Exercise directions: Give back each entry verbatim.

(Collected data entries)
===== src/rtl/fpu_addsub_stream.sv =====
// Issue/collect front end for the fixed-latency single-precision adder/subtractor.
// Splits operands into S/E/M fields, tracks in-flight ops and buffers results in order.
module fpu_addsub_stream
  import fpu_pkg::*;
#(
  parameter int LATENCY    = 2,
  parameter int FIFO_DEPTH = 4
) (
  input  logic               clk,
  input  logic               rst,
  fpu_addsub_stream_if.slave stream,

  output logic               Sx,
  output logic               Sy,
  output logic [EXP_W-1:0]   Ex,
  output logic [EXP_W-1:0]   Ey,
  output logic [MAN_W-1:0]   Mx,
  output logic [MAN_W-1:0]   My,
  output logic               sub,
  output logic [1:0]         roundMode,

  input  logic               Sz,
  input  logic [EXP_W-1:0]   Ez,
  input  logic [MAN_W-1:0]   Mz_final,
  input  logic               invalid_flag,
  input  logic               overflow_flag,
  input  logic               underflow_flag,
  input  logic               inexact_flag,
  input  logic               zero_flag
);

  localparam int IF_W  = $clog2(LATENCY + 1);
  localparam int CNT_W = $clog2(FIFO_DEPTH) + 1;
  localparam int SUM_W = ((IF_W > CNT_W) ? IF_W : CNT_W) + 1;

  fp_t               x_p0;
  fp_t               y_p0;
  logic              sub_p0;
  round_t            rnd_p0;
  logic [LATENCY-1:0] vld_p;

  logic              accept;
  logic              push;
  logic              pop;
  logic [IF_W-1:0]   inflight;
  logic [CNT_W-1:0]  fifo_count;
  logic [SUM_W-1:0]  credit_used;
  logic [FLAG_W-1:0] flags_in;
  result_t           push_data;
  result_t           head;

  assign accept = stream.in_valid & stream.in_ready;

  // Stage p0: operand registers feeding the adder, held until the next accept.
  always_ff @(posedge clk) begin
    if (!rst) begin
      x_p0   <= '0;
      y_p0   <= '0;
      sub_p0 <= 1'b0;
      rnd_p0 <= RNE;
    end else if (accept) begin
      x_p0   <= fp_t'(stream.in_x);
      y_p0   <= fp_t'(stream.in_y);
      sub_p0 <= stream.in_sub;
      rnd_p0 <= round_t'(stream.in_round);
    end
  end

  assign {Sx, Ex, Mx} = x_p0;
  assign {Sy, Ey, My} = y_p0;
  assign sub          = sub_p0;
  assign roundMode    = rnd_p0;

  // Valid pipe mirrors the adder latency; its last stage marks adder outputs as valid.
  always_ff @(posedge clk) begin
    if (!rst) begin
      vld_p <= '0;
    end else begin
      vld_p[0] <= accept;
      for (int i = 1; i < LATENCY; i++) vld_p[i] <= vld_p[i-1];
    end
  end

  always_comb begin
    inflight = '0;
    for (int i = 0; i < LATENCY; i++) inflight = inflight + IF_W'(vld_p[i]);
  end

  // Every in-flight op owns a FIFO slot, so a push can never find the FIFO full.
  assign credit_used     = SUM_W'(inflight) + SUM_W'(fifo_count);
  assign stream.in_ready = rst & (credit_used < SUM_W'(FIFO_DEPTH));

  always_comb begin
    flags_in            = '0;
    flags_in[INVALID]   = invalid_flag;
    flags_in[OVERFLOW]  = overflow_flag;
    flags_in[UNDERFLOW] = underflow_flag;
    flags_in[INEXACT]   = inexact_flag;
    flags_in[ZERO]      = zero_flag;
  end

  // Stage p(LATENCY): capture adder result into the FIFO.
  assign push_data = {Sz, Ez, Mz_final, flags_in};
  assign push      = vld_p[LATENCY-1];
  assign pop       = stream.out_valid & stream.out_ready;

  fpu_result_fifo #(
    .WIDTH (RES_W),
    .DEPTH (FIFO_DEPTH)
  ) u_fifo (
    .clk       (clk),
    .rst       (rst),
    .push      (push),
    .push_data (push_data),
    .pop       (pop),
    .head      (head),
    .count     (fifo_count)
  );

  assign stream.out_valid = (fifo_count != '0);
  assign stream.out_z     = head.z;
  assign stream.out_flags = head.flags;

endmodule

Result:
===== src/rtl/fpu_addsub_stream.sv =====
// Issue/collect front end for the fixed-latency single-precision adder/subtractor.
// Splits operands into S/E/M fields, tracks in-flight ops and buffers results in order.
module fpu_addsub_stream
  import fpu_pkg::*;
#(
  parameter int LATENCY    = 2,
  parameter int FIFO_DEPTH = 4
) (
  input  logic               clk,
  input  logic               rst,
  fpu_addsub_stream_if.slave stream,

  output logic               Sx,
  output logic               Sy,
  output logic [EXP_W-1:0]   Ex,
  output logic [EXP_W-1:0]   Ey,
  output logic [MAN_W-1:0]   Mx,
  output logic [MAN_W-1:0]   My,
  output logic               sub,
  output logic [1:0]         roundMode,

  input  logic               Sz,
  input  logic [EXP_W-1:0]   Ez,
  input  logic [MAN_W-1:0]   Mz_final,
  input  logic               invalid_flag,
  input  logic               overflow_flag,
  input  logic               underflow_flag,
  input  logic               inexact_flag,
  input  logic               zero_flag
);

  localparam int IF_W  = $clog2(LATENCY + 1);
  localparam int CNT_W = $clog2(FIFO_DEPTH) + 1;
  localparam int SUM_W = ((IF_W > CNT_W) ? IF_W : CNT_W) + 1;

  fp_t               x_p0;
  fp_t               y_p0;
  logic              sub_p0;
  round_t            rnd_p0;
  logic [LATENCY-1:0] vld_p;

  logic              accept;
  logic              push;
  logic              pop;
  logic [IF_W-1:0]   inflight;
  logic [CNT_W-1:0]  fifo_count;
  logic [SUM_W-1:0]  credit_used;
  logic [FLAG_W-1:0] flags_in;
  result_t           push_data;
  result_t           head;

  assign accept = stream.in_valid & stream.in_ready;

  // Stage p0: operand registers feeding the adder, held until the next accept.
  always_ff @(posedge clk) begin
    if (!rst) begin
      x_p0   <= '0;
      y_p0   <= '0;
      sub_p0 <= 1'b0;
      rnd_p0 <= RNE;
    end else if (accept) begin
      x_p0   <= fp_t'(stream.in_x);
      y_p0   <= fp_t'(stream.in_y);
      sub_p0 <= stream.in_sub;
      rnd_p0 <= round_t'(stream.in_round);
    end
  end

  assign {Sx, Ex, Mx} = x_p0;
  assign {Sy, Ey, My} = y_p0;
  assign sub          = sub_p0;
  assign roundMode    = rnd_p0;

  // Valid pipe mirrors the adder latency; its last stage marks adder outputs as valid.
  always_ff @(posedge clk) begin
    if (!rst) begin
      vld_p <= '0;
    end else begin
      vld_p[0] <= accept;
      for (int i = 1; i < LATENCY; i++) vld_p[i] <= vld_p[i-1];
    end
  end

  always_comb begin
    inflight = '0;
    for (int i = 0; i < LATENCY; i++) inflight = inflight + IF_W'(vld_p[i]);
  end

  // Every in-flight op owns a FIFO slot, so a push can never find the FIFO full.
  assign credit_used     = SUM_W'(inflight) + SUM_W'(fifo_count);
  assign stream.in_ready = rst & (credit_used < SUM_W'(FIFO_DEPTH));

  always_comb begin
    flags_in            = '0;
    flags_in[INVALID]   = invalid_flag;
    flags_in[OVERFLOW]  = overflow_flag;
    flags_in[UNDERFLOW] = underflow_flag;
    flags_in[INEXACT]   = inexact_flag;
    flags_in[ZERO]      = zero_flag;
  end

  // Stage p(LATENCY): capture adder result into the FIFO.
  assign push_data = {Sz, Ez, Mz_final, flags_in};
  assign push      = vld_p[LATENCY-1];
  assign pop       = stream.out_valid & stream.out_ready;

  fpu_result_fifo #(
    .WIDTH (RES_W),
    .DEPTH (FIFO_DEPTH)
  ) u_fifo (
    .clk       (clk),
    .rst       (rst),
    .push      (push),
    .push_data (push_data),
    .pop       (pop),
    .head      (head),
    .count     (fifo_count)
  );

  assign stream.out_valid = (fifo_count != '0);
  assign stream.out_z     = head.z;
  assign stream.out_flags = head.flags;

endmodule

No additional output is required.